Every step that we take, there arises fresh trouble:—
Is the legacy lapsed? Is it single or double?
No customer brings so much grist to the mill,
As the wealthy old woman who makes her own will.

“The law decides questions of meum and tuum,
By kindly consenting to make the thing suum,
The Æsopian fable instructively tells,
What becomes of the oysters, and who gets the shells.
The legatees starve, but the lawyers are fed;
The Seniors have riches, the Juniors have bread;
The available surplus of course will be nil,
From the worthy testator who makes his own will.

“You had better pay toll when you take to the road,
Than attempt by a by-way to reach your abode;
You had better employ a conveyancer’s hand,
Than encounter the risk that your will shouldn’t stand.
From the broad beaten track when the traveler strays,
He may land in a bog, or be lost in a maze;
And the law, when defied, will avenge itself still,
On the man and the woman who make their own will.”
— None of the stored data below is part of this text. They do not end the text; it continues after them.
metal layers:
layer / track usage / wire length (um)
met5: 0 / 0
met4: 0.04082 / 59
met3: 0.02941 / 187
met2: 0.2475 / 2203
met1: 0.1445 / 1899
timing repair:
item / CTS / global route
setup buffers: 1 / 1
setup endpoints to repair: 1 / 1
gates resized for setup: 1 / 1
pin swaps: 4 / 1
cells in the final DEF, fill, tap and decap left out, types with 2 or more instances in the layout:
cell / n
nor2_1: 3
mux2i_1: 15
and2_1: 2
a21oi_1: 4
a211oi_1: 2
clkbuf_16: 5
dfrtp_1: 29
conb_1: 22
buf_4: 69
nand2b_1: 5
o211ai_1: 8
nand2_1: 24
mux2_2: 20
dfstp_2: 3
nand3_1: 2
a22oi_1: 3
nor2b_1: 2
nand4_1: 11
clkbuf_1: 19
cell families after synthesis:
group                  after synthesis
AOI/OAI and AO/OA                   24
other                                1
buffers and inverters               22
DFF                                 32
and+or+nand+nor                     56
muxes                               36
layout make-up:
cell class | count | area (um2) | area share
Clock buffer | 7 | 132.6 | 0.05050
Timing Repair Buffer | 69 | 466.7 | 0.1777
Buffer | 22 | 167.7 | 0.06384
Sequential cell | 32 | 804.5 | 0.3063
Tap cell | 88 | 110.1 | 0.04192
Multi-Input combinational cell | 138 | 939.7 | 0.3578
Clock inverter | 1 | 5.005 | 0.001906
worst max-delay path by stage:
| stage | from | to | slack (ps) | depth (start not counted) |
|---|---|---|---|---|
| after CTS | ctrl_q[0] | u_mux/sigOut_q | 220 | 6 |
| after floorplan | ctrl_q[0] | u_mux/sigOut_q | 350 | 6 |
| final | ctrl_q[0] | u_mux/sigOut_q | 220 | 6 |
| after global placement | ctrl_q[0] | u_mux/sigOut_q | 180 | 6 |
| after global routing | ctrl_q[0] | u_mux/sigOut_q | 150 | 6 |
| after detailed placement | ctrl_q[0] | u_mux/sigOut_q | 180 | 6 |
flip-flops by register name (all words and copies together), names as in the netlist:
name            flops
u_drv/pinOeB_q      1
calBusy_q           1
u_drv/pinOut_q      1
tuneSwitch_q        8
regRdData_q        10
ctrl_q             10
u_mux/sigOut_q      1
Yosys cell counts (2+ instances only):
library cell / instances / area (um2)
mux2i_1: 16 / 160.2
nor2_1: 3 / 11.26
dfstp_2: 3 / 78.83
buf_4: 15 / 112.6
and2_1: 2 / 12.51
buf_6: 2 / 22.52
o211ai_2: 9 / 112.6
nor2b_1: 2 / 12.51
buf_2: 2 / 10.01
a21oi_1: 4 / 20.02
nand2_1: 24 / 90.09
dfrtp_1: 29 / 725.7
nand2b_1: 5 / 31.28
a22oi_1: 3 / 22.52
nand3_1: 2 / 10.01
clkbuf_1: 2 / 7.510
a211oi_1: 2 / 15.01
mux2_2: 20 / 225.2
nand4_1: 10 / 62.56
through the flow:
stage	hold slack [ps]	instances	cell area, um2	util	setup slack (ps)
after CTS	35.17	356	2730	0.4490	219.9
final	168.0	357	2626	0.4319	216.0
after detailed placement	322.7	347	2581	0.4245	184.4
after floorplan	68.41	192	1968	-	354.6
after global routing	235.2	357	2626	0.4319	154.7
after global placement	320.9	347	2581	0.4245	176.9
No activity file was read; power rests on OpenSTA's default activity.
Ingersoll on Decoration Day

Robert G. Ingersoll died at Dobbs Ferry, New York, July 21, 1899. He left no will. A number of his great speeches were funeral orations. The following extract from an address made on Decoration Day to the Soldiers at Indianapolis, Indiana, is regarded as the most touching example of imagery and vision to be found in English literature:

“The past rises before me like a dream. Again we are in the great struggle for national life. We hear the sound of preparation—the music of the boisterous drums, the silver voices of heroic bugles. We see thousands of assemblages, and hear the appeals of orators; we see the pale cheeks of women and the flushed faces of men; and in those assemblages we see all the dead whose dust we have covered with flowers. We lose sight of them no more. We are with them when they enlist in the great army of freedom. We see them part from those they love. Some are walking for the last time in quiet woody places with the maidens they adore. We hear the whisperings and the sweet vows of eternal love as they lingeringly part forever. Others are bending over cradles, kissing babies that are asleep. Some are receiving the blessings of old men. Some are parting who hold them and press them to their hearts again and again, and say nothing; and some are talking with wives, and endeavoring with brave words spoken in the old tones to drive from their hearts the awful fear. We see them part. We see the wife standing in the door, with the babe in her arms—standing in the sunlight sobbing; at the turn of the road a hand waves—she answers by holding high in her loving hands the child. He is gone—and forever.”